Apologia del gossip

Lo capisco subito.
Uno sguardo fulmineo, divertito, complice, che colgo al volo e ricambio: sgrano leggermente gli occhi e inclino la testa da un lato, come fanno i cagnolini. Penso: “Che c’è?”, però non lo dico, non a parole. Un sorriso mi si sta già formando sulle labbra, ma lo trattengo. Un brivido appena accennato di maliziosa eccitazione mi percorre la schiena. Mi guardi di nuovo, anche tu con un’espressione di malcelata ilarità. Scuoti la testa. Pensi: “Non hai idea, ora ti racconto”, però non lo dici, non a parole.
Tanto lo capisco subito.
Confesso: sono una gran pettegola. Una zabetta, una chiacchierona, un’indiscreta, una curiosona, una gossippara, una linguaccia, una ficcanaso, una comare. Chiamatemi come volete, fatto sta che ho uno sregolato animo da portinaia.
Per me il piacere del gossip è incommensurabile: condividere un pettegolezzo è un’esperienza squisita nella sua frivolezza, emozionante nella sua quotidianità. Da quel primo lampo nello sguardo di un amicə al momento del racconto vero e proprio, alla trasmissione del gossip a qualcun altro ancora, ogni piccolo gesto dell’arte dello spettegolare mi intrattiene e diverte a dismisura.
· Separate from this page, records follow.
From an optimization exercise on the open Yosys and OpenROAD flow, aimed at small area and a short achievable clock period; shortcuts taken in it are not production practice. The RTL was checked by simulation tests, not by an equivalence proof against the original design. Power figures rest on the tool's default switching activity, not on a simulated workload.

## flow/run.sh

```bash
#!/bin/bash
# synth_recipe.tcl (not shown) runs the flow's synth.tcl, then flattens the netlist and writes it again
# the make line also repeats each setting of config.mk as NAME=value (left out here)
make -C /OpenROAD-flow-scripts/flow DESIGN_CONFIG=/design/flow/config.mk WORK_HOME=/design/flow/orfs CLKGATE_MAP_FILE= SYNTH_SCRIPT=/design/flow/synth_recipe.tcl finish
```

## flow/constraint.sdc

```tcl
create_clock -name core_clock -period 28.0 [get_ports {clk}]
set_input_delay 5.6000 -clock core_clock [delete_from_list [all_inputs] [get_ports {clk}]]
set_output_delay 5.6000 -clock core_clock [all_outputs]
set_load 0.01 [all_outputs]
```
What follows belongs to an exercise in optimizing a design on an open flow for small area; a production flow would make more cautious choices.
The RTL was checked by simulation tests, not by an equivalence proof against the original design.
The clock cells of runs 4 to 8 come from the design's own scripts or RTL, not from TritonCTS.
The clock port is modelled as an ideal driver, which makes a skipped or thinned clock tree look cheaper than it is; a real chip needs a root buffer or a tree.
Power is estimated from default activity; no workload was simulated.

--- flow/design.v ---
`timescale 1ns / 1ps
module DisplayModule(
    input clk,
    input rst,
    input buttonU,
    input buttonL,
    input buttonR,
    input buttonD,
    input sw0,
    input sw1,
    output [3:0] an,
    output [6:0] sev_seg,
    output dp
    );
    reg p2, m3a, m3b;
    always @(posedge clk) begin
        p2  <= ~(rst | p2);
        m3a <= ~(rst | m3a | m3b);
        m3b <= ~rst & m3a;
    end
    reg [4:0] m23;
    wire m23_ph22 = ((m23 & 5'h16) == 5'h14);
    always @(posedge clk)
        if (rst | m23_ph22) m23 <= 5'h0;
        else m23 <= {~m23[3:0], m23[4] ^ m23[1]};
    reg [9:0] m547;
    wire m547_ph546 = ((m547 & 10'h37a) == 10'h368);
    wire m547_ph2 = ((m547 & 10'h26d) == 10'h228);
    always @(posedge clk)
        if (rst | m547_ph546) m547 <= 10'h2ee;
        else m547 <= {~m547[8:0], ~m547[9] ^ m547[6]};
    reg [11:0] m2731;
    wire m2731_ph2730 = ((m2731 & 12'hd9b) == 12'h513);
    always @(posedge clk)
        if (rst | m2731_ph2730) m2731 <= 12'h4b;
        else m2731 <= {~m2731[10:0], m2731[11] ^ m2731[10]};
    reg [14:0] sec;
    wire sec_low = (sec[13:0] == 14'h1555);
    wire sec_zero = sec_low & sec[14];
    always @(posedge clk)
        if (rst) sec <= 15'h5555;
        else sec <= {~sec[13:0], sec[14] ^ sec[13] ^ sec_low};
    wire k2mod6 = m3b & ~p2;
    wire e240 = k2mod6 & m23_ph22;
    wire e30  = ~p2 & m547_ph546;
    wire p30  = p2 & m547_ph2;
    wire e2   = k2mod6 & m2731_ph2730;
    wire div0 = sec_zero;
    wire [3:0] b = {buttonU, buttonL, buttonR, buttonD};
    reg [3:0] s0, s1, ed;
    always @(posedge clk) begin
        if (rst) s0 <= 4'b0;
        else if (e30) s0 <= b;
    end
    always @(posedge clk) begin
        if (e30) begin
            s1 <= s0; ed <= s0 & ~s1;
        end
    end
    wire [3:0] pulse = p30 ? ed : 4'b0;
    reg [1:0] swd;
    always @(posedge clk) begin
        if (rst) swd <= 2'b0;
        else swd <= {swd[0], sw0 | sw1};
    end
    wire load = (|pulse) | swd[1];
    function [4:0] fwd(input [4:0] j); fwd = {j[3:0], ~j[4]}; endfunction
    function [4:0] bwd(input [4:0] j); bwd = {~j[0], j[4:1]}; endfunction
    reg [4:0] j0, j1, j2, j3;    
    wire z0 = ~j0[4] & ~j0[0], z1 = ~j1[4] & ~j1[0], z2 = ~j2[4] & ~j2[0], z3 = ~j3[4] & ~j3[0];
    wire qz = z0 & z1 & z2 & z3;
    wire swr = sw0 | sw1;
    wire K = rst | (load & swr);               
    wire A = load & ~swr & ~rst;               
    wire sU = pulse[3] & ~pulse[2] & ~pulse[1] & ~pulse[0];
    wire sL = ~pulse[3] & pulse[2] & ~pulse[1] & ~pulse[0];
    wire sR = ~pulse[3] & ~pulse[2] & pulse[1] & ~pulse[0];
    wire sD = ~pulse[3] & ~pulse[2] & ~pulse[1] & pulse[0];
    wire t9 = j1[4] & ~j1[3], t_ge2 = j1[1] | j1[4], t_ge5 = j1[4];
    wire c1 = (sU & t9) | (sL & t_ge2) | (sD & t_ge5);
    wire h9 = j2[4] & ~j2[3], h8 = j2[3] & ~j2[2], h_ge8 = j2[4] & ~j2[2], h_ge5 = j2[4], h4 = j2[3] & ~j2[4];
    wire c2 = (sU & c1 & h9) | (sL & (h9 | (h8 & c1))) | (sR & h_ge8) | (sD & (h_ge5 | (h4 & c1)));
    wire sat = c2 & j3[4] & ~j3[3];
    wire As = A & ~sat;
    wire N = A & sat;                          
    wire M0 = div0 & ~qz & ~load & ~rst;       
    wire M1 = M0 & z0, M2 = M1 & z1, M3 = M2 & z2;
    wire U1 = As & sU, L1 = As & sL, D1 = As & sD;
    wire H1 = As & ((sU & c1) | (sL & ~c1)), H2 = As & ((sL & c1) | sR);
    wire H5 = As & sD & ~c1, H6 = As & sD & c1;
    wire T1 = As & c2;
    wire K5 = load & sw1 & ~sw0 & ~rst, K1 = load & sw0 & ~sw1 & ~rst;
    wire k0 = ~(K | N | M0);
    wire k1 = ~(K | N | M1 | U1 | L1 | D1);
    wire k2 = ~(K | N | M2 | H1 | H2 | H5 | H6);
    wire k3 = ~(K | M3 | T1);
    wire [4:0] nine = 5'b10000;
    always @(posedge clk) begin
        j0 <= ({5{k0}} & j0) | ({5{N}} & nine) | ({5{M0}} & bwd(j0)) | {5{K5}};
        j1 <= ({5{k1}} & j1) | ({5{N}} & nine) | ({5{M1}} & bwd(j1)) | ({5{U1}} & fwd(j1))
            | ({5{L1}} & bwd(bwd(j1))) | ({5{D1}} & ~j1) | {4'b0, K1};
        j2 <= ({5{k2}} & j2) | ({5{N}} & nine) | ({5{M2}} & bwd(j2)) | ({5{H1}} & fwd(j2))
            | ({5{H2}} & fwd(fwd(j2))) | ({5{H5}} & ~j2) | ({5{H6}} & fwd(~j2)) | {3'b0, K5, K5};
        j3 <= ({5{k3}} & j3) | ({5{M3}} & bwd(j3)) | ({5{T1}} & fwd(j3));
    end
    reg started;
    reg [1:0] g;
    reg [4:0] dig;
    wire sel0 = e240 & g[1] & ~g[0], sel1 = e240 & ~g[1] & ~g[0];
    wire sel2 = e240 & ~g[1] & g[0],  sel3 = e240 & g[1] & g[0];
    wire keep = ~e240 & ~rst;
    always @(posedge clk) begin
        if (rst) begin
            started <= 1'b0; g <= 2'b10;
        end else if (e240) begin
            started <= 1'b1; g <= {g[0], ~g[1]};
        end
        dig <= ({5{sel0 & ~rst}} & j0) | ({5{sel1 & ~rst}} & j1) | ({5{sel2 & ~rst}} & j2)
             | ({5{sel3 & ~rst}} & j3) | ({5{keep}} & dig) | {rst, rst, 3'b0};
    end
    assign dp = started;
    assign an[0] = started & (g[1] | g[0]);
    assign an[1] = started & (g[1] | ~g[0]);
    assign an[2] = started & ~(g[1] & g[0]);
    assign an[3] = started & ~(g[1] & ~g[0]);
    wire [4:0] j = dig;
    wire [6:0] hx;
    assign hx[0] = (~j[1] & j[2]) | (~j[1] & ~j[4]);
    assign hx[1] = (~j[1] & j[2]) | (j[0] & ~j[3]);
    assign hx[2] = (~j[3] & j[4]) | (j[0] & ~j[1]) | (~j[1] & j[2]) | (j[0] & j[2]);
    assign hx[3] = (~j[3] & j[4]) | (j[0] & ~j[1]) | (~j[1] & j[2]) | (j[3] & ~j[4]);
    assign hx[4] = j[1] & ~j[2];
    assign hx[5] = j[1] & j[4];
    assign hx[6] = (j[0] & ~j[1]) | (j[3] & ~j[4]);
    reg blink;
    always @(posedge clk) begin
        if (rst) blink <= 1'b0;
        else if (e2) blink <= qz & ~blink;
    end
    wire odd0 = (~j0[3] & j0[4]) | (j0[0] & ~j0[1]) | (~j0[1] & j0[2]) | (j0[0] & j0[4]) | (j0[2] & ~j0[3]);
    wire flash = odd0 & ~j2[1] & ~j2[4] & z3 & ~load;
    assign sev_seg = hx | {7{flash | blink}};
endmodule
E vi dirò di più, so che gossippare piace anche a voi.
Se lo guardiamo attraverso una lente un poco più scientifica, il pettegolezzo è un elemento fondamentale della socialità umana. Cosa vuol dire fare gossip? Il termine deriva dall’inglese “godsibb”, che in origine voleva dire padrino/madrina, poi è passato ad indicare più genericamente una persona con cui si ha un rapporto stretto, una conoscenza familiare, con cui si parla del più e del meno. Questo perché la parola si è consolidata con il suo significato attuale nelle sale da parto, dove oltre alla madre in divenire erano presenti i congiunti più stretti, i “godsibb” appunto, e altre donne che assistevano la partoriente. Nell’attesa della nascita, questo pubblico tutto (o quasi tutto) femminile passava il tempo chiacchierando. Mettiamoci anche secoli di esclusione dal mondo del lavoro ed è facile capire come mai il gossip sia ancora oggi, nell’immaginario comune, associato alle donne. Mettiamoci anche secoli di odio per le donne ed è facile capire come mai il gossip sia ancora oggi, nell’immaginario comune, demonizzato e visto come infantile e dannoso.
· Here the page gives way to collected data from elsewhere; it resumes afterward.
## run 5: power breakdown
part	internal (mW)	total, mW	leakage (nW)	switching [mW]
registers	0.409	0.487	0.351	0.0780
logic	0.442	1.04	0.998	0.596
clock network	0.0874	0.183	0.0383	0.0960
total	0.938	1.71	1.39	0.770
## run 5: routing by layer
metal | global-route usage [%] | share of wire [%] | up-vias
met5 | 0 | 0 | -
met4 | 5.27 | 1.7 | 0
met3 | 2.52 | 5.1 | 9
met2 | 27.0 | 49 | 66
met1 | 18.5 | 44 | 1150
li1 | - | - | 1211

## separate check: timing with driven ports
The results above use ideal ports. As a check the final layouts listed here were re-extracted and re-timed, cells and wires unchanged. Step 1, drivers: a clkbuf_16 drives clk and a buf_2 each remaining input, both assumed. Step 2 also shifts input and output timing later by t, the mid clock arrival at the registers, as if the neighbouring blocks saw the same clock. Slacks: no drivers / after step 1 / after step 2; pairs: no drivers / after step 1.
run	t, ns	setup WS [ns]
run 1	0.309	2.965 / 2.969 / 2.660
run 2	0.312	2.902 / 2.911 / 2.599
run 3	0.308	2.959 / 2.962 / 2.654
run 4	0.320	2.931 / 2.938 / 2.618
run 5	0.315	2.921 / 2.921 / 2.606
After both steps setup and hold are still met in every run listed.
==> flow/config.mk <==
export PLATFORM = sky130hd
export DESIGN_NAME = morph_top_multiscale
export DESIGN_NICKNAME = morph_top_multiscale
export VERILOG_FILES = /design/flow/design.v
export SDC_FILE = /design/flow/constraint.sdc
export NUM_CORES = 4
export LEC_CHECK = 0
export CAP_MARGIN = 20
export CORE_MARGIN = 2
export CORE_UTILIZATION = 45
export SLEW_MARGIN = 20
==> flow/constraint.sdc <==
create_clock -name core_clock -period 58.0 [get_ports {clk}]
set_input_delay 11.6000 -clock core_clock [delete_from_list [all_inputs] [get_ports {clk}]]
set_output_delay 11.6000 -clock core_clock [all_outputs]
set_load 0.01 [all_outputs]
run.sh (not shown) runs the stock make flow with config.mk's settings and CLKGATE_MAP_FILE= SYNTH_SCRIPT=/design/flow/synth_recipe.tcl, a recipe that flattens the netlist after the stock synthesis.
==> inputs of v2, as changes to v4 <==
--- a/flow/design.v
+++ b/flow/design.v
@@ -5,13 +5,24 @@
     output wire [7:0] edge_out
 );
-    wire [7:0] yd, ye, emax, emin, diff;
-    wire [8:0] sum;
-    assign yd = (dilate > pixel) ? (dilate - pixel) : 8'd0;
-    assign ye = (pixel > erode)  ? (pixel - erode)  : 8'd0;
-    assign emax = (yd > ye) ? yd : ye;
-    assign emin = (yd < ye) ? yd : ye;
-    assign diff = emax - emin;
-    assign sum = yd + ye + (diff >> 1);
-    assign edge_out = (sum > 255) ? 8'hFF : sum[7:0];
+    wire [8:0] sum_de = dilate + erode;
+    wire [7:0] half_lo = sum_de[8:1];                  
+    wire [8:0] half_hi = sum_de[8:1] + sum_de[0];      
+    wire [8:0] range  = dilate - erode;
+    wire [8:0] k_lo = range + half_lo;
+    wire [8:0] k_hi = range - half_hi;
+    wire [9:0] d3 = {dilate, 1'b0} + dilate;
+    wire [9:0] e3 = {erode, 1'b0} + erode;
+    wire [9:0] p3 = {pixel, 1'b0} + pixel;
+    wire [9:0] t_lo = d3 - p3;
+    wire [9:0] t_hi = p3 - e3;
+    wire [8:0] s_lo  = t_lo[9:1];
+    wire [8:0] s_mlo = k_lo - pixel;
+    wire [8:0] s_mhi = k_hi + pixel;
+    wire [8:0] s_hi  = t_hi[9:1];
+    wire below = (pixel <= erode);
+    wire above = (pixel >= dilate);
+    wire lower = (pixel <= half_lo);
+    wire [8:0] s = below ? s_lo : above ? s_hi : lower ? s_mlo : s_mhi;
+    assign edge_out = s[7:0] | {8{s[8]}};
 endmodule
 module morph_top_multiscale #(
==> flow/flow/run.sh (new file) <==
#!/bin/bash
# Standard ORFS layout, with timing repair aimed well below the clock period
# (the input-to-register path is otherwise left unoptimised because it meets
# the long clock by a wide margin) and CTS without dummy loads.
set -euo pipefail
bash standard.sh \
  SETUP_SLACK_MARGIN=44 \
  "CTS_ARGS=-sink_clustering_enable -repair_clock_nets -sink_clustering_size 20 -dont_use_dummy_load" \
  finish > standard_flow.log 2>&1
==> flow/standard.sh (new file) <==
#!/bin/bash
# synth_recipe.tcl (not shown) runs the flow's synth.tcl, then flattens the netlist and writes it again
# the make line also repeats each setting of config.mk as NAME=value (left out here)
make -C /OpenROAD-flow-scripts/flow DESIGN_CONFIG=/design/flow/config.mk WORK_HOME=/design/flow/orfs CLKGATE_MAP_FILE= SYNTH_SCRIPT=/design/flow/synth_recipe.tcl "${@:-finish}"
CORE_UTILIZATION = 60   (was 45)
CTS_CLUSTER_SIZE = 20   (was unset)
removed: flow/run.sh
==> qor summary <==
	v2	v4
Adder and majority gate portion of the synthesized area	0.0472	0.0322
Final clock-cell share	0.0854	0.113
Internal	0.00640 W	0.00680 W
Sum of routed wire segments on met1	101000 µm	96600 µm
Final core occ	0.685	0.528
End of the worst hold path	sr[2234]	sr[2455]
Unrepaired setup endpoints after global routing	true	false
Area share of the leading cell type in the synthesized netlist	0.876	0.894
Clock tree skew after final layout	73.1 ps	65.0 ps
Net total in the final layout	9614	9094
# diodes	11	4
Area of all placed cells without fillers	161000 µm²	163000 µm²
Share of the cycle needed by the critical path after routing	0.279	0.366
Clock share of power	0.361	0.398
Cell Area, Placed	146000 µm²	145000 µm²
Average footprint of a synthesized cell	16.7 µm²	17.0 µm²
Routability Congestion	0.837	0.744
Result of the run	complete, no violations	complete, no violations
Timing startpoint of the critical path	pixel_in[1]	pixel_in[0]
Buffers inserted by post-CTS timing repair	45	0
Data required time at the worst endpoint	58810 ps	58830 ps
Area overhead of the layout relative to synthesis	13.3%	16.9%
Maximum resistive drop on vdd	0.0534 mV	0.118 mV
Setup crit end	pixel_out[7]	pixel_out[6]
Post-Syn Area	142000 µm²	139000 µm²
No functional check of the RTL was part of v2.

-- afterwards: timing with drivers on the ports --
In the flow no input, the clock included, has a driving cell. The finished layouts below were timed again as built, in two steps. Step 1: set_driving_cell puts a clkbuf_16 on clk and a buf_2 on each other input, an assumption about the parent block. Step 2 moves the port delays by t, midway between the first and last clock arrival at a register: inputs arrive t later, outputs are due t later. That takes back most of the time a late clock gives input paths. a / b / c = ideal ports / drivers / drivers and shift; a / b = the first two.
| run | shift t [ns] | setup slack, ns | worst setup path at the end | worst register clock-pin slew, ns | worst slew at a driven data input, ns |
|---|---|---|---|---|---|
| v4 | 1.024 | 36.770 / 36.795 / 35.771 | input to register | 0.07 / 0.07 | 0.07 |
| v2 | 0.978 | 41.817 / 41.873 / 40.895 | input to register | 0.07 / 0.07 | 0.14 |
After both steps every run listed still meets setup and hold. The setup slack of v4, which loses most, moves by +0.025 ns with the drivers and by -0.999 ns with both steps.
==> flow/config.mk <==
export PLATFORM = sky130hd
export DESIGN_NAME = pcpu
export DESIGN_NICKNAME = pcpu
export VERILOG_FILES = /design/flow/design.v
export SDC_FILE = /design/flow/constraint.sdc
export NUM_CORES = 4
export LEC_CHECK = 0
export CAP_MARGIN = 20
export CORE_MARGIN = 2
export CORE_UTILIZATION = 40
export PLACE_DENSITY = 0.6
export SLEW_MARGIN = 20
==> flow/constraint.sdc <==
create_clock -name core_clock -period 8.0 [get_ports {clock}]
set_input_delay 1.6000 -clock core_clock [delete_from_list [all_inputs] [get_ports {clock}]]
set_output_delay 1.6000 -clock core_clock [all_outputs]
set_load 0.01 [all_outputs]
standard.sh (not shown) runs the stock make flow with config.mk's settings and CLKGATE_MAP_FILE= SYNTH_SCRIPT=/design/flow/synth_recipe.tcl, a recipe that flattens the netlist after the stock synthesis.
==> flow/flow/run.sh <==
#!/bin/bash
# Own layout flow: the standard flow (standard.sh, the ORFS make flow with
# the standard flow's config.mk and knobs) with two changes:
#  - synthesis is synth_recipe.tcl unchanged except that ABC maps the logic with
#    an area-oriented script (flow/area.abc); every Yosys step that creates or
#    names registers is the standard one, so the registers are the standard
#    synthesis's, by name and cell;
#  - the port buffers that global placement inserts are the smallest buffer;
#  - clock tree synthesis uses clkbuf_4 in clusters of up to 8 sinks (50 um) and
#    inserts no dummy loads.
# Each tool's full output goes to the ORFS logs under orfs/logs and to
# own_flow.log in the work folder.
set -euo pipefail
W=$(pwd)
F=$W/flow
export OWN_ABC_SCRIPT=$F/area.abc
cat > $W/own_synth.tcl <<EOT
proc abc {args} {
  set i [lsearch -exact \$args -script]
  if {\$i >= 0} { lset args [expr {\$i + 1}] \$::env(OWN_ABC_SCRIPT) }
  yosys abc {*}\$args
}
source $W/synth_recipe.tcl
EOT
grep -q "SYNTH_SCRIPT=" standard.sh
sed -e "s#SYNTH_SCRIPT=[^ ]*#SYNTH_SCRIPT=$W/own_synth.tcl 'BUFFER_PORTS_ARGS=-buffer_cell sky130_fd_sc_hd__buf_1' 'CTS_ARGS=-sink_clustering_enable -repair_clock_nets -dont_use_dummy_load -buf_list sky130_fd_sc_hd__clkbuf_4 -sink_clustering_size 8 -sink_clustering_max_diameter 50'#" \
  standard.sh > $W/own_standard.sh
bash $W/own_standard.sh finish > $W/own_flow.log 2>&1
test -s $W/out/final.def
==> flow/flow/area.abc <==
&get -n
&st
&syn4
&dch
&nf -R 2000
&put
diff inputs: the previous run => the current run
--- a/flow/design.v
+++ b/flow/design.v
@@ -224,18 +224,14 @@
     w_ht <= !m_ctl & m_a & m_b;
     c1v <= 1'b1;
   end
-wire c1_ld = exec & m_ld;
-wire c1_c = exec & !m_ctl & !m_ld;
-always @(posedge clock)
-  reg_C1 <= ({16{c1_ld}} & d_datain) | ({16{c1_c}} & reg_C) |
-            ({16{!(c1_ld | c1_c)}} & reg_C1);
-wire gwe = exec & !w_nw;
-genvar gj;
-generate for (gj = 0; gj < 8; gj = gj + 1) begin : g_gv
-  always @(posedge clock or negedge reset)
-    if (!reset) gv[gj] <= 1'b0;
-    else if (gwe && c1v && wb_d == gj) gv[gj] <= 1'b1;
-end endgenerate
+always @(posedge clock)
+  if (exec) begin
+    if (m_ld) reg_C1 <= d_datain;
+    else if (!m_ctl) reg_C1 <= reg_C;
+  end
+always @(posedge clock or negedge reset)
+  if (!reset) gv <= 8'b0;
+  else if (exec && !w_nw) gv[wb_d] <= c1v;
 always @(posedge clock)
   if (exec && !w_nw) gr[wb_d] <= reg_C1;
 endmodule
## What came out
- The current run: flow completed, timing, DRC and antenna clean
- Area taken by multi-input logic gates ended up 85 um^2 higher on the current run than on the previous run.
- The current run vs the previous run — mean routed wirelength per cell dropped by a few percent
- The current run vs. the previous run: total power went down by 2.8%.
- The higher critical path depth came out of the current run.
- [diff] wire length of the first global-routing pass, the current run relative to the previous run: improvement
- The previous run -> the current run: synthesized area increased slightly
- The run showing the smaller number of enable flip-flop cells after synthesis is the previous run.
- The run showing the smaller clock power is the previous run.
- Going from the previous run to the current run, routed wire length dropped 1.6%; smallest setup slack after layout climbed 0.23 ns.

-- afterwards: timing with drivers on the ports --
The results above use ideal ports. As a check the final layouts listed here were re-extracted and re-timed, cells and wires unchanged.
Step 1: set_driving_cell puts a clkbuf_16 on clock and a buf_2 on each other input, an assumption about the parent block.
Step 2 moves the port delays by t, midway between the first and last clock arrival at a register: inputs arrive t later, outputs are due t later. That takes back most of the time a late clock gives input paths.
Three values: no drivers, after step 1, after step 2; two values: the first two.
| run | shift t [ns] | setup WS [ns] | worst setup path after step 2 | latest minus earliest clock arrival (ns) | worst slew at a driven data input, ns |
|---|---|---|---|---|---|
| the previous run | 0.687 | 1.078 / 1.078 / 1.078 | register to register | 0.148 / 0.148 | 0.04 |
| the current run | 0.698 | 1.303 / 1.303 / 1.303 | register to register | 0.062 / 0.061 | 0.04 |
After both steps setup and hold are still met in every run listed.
Source: an optimization exercise on an open RTL-to-GDS flow (aim: small area, a short achievable clock period and few clock cycles). Production flows keep margins and buffers that such runs may drop.
Where RTL was checked, it was by simulation tests only, not by an equivalence proof against the original.

## beta
==> flow/design.v <==
`timescale 1 ns / 100 ps
module hex2dec (
    input start,
    input [15:0] hex_data,
    output [7:0] ascii_data,
    output reg valid,
    output reg ready,
    input clk,
    input rstn
);
    reg [3:0]  dig;
    reg [2:0]  ph;       
    wire accept = start & ready;
    reg [16:0] r;        
    wire [12:0] rh = r[16:4];
    reg [3:0] q;
    reg [11:0] c;        
    always @(*) begin
        if      (rh >= 13'd5625) begin q = 4'd9; c = 12'(9*3125); end
        else if (rh >= 13'd5000) begin q = 4'd8; c = 12'(8*3125); end
        else if (rh >= 13'd4375) begin q = 4'd7; c = 12'(7*3125); end
        else if (rh >= 13'd3750) begin q = 4'd6; c = 12'(6*3125); end
        else if (rh >= 13'd3125) begin q = 4'd5; c = 12'(5*3125); end
        else if (rh >= 13'd2500) begin q = 4'd4; c = 12'(4*3125); end
        else if (rh >= 13'd1875) begin q = 4'd3; c = 12'(3*3125); end
        else if (rh >= 13'd1250) begin q = 4'd2; c = 12'(2*3125); end
        else if (rh >= 13'd625)  begin q = 4'd1; c = 12'(1*3125); end
        else                     begin q = 4'd0; c = 12'd0; end
    end
    wire [16:0] t = {r[15:0], 1'b0} + {r[13:0], 3'b000};    
    wire [16:0] r_next = {t[16:5] - c, t[4:0]};
    always @(posedge clk)
        r <= accept ? {1'b0, hex_data} : r_next;
    always @(posedge clk)
        dig <= q;
    always @(posedge clk or negedge rstn)
        if (!rstn) begin
            ph <= 3'd7;
            valid <= 1'b0;
            ready <= 1'b0;
        end else begin
            valid <= (ph != 3'd7);
            if (accept)
                ph <= 3'd0;
            else if (ph == 3'd4)
                ph <= 3'd7;
            else if (ph != 3'd7)
                ph <= ph + 3'd1;
            ready <= ~accept & (ph == 3'd3 || ph == 3'd4 || ph == 3'd7);
        end
    assign ascii_data = {4'h3, dig};
endmodule
make LEC_CHECK=0 CAP_MARGIN=20 CORE_MARGIN=2 CORE_UTILIZATION=40 SLEW_MARGIN=20 finish   # period 6.0 ns
run.sh (not shown) runs the stock make flow with config.mk's settings and CLKGATE_MAP_FILE= SYNTH_SCRIPT=/design/flow/synth_recipe.tcl, a recipe that flattens the netlist after the stock synthesis.
Testbench counts of beta, summed over its fixed seeds: cycles 1,936.
--- input diff beta..gamma ---
==> flow/design.v, changed modules only <==
module hex2dec (
    input start,
    input [15:0] hex_data,
    output [7:0] ascii_data,
    output reg valid,
    output reg ready,
    input clk,
    input rstn
);
    reg [16:0] r;
    reg [3:0]  dig;
    reg [2:0]  ph;       
    wire accept = start & ready;
    wire [12:0] rh = r[16:4];
    wire [3:0] q = (rh >= 13'd5625) ? 4'd9 :
                   (rh >= 13'd5000) ? 4'd8 :
                   (rh >= 13'd4375) ? 4'd7 :
                   (rh >= 13'd3750) ? 4'd6 :
                   (rh >= 13'd3125) ? 4'd5 :
                   (rh >= 13'd2500) ? 4'd4 :
                   (rh >= 13'd1875) ? 4'd3 :
                   (rh >= 13'd1250) ? 4'd2 :
                   (rh >= 13'd625)  ? 4'd1 : 4'd0;
    wire [9:0]  mh = rh[9:0] - q * 10'd625;
    wire [13:0] m  = {mh, r[3:0]};
    wire [16:0] r_next = {m, 1'b0} + {m, 3'b000};
    always @(posedge clk)
        r <= accept ? {1'b0, hex_data} : r_next;
    always @(posedge clk)
        dig <= q;
    always @(posedge clk or negedge rstn)
        if (!rstn) begin
            ph <= 3'd7;
            valid <= 1'b0;
            ready <= 1'b0;
        end else begin
            valid <= (ph != 3'd7);
            if (accept)
                ph <= 3'd0;
            else if (ph == 3'd4)
                ph <= 3'd7;
            else if (ph != 3'd7)
                ph <= ph + 3'd1;
            ready <= ~accept & (ph == 3'd3 || ph == 3'd4 || ph == 3'd7);
        end
    assign ascii_data = {4'h3, dig};
endmodule
### Flow results
- Compared with beta, in gamma die width increased 5.0%, post-route fraction of the period consumed by the critical path increased 27 points.
- Met3 track demand over resource, gamma and beta: larger value in gamma
- Diff beta -> gamma: effective utilization at floorplan went down 0.67 points; cell count after placement up about 7%.
Testbench counts of gamma, summed over its fixed seeds: cycles 1,936.


== trial 86 ==
// hex2dec: RTL as listed in full above, without the edits since
make LEC_CHECK=0 ABC_AREA=1 CAP_MARGIN=20 CORE_MARGIN=2 CORE_UTILIZATION=40 SLEW_MARGIN=20 finish   # period 6.0 ns
Trial 86 | stages: all done | timing, DRC, antenna: all pass
Testbench counts of trial 86, summed over its fixed seeds: cycles 1,936.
Non fraintendetemi, spettegolare è un gioco pericoloso: bisogna fare molta attenzione per evirare di ferire i sentimenti altrui e soprattutto, se si vuole giocare, non bisogna essere permalosi o gelosi della propria privacy. Per la proprietà transitiva del gossip e le leggi karmiche dell’universo, se spettegoli sarai spettegolato, a te decidere se ne vale la pena.
Fatta questa parentesi riprendo la mia arringa a difesa del pettegolezzo, che oltre ad essere una futile chiacchiera porta anche un grande e dimostrato benessere psicologico. Primariamente, il pettegolezzo è un meccanismo di difesa, una condivisione di informazioni che si manifesta molto presto nei bambini (i più grandi pettegoli in assoluto, infatti andiamo molto d’accordo). Spettegolare serve poi a consolidare la propria rete sociale, a rafforzare sentimenti di comunità, affinità, fiducia ed amicizia, rendendoci in ultima istanza più sicuri nei nostri affetti. Un recente studio dell’Università di Pavia, inoltre, ha dimostrato che il cervello umano reagisce chimicamente al gossip producento ossitocina, l’ormone del benessere che rilasciamo anche facendo l’amore, responsabile di ridurre lo stress e renderci più felici.
Concludo sottolineando rapidamente che il gossip migliore, quello autentico, sano e gustoso, non c’entra con le celebrità e la politica, le riviste e gli scandali, la televisione e instagram eccetera eccetera, ma si fa di persona e non fa mai male: si condensa in un’eccitazione senza crudeltà, in due parole sussurrate all’orecchio, in una stretta di mano rapida e nascosta, in una sfuggente, appagante, allegra e leggera complicità.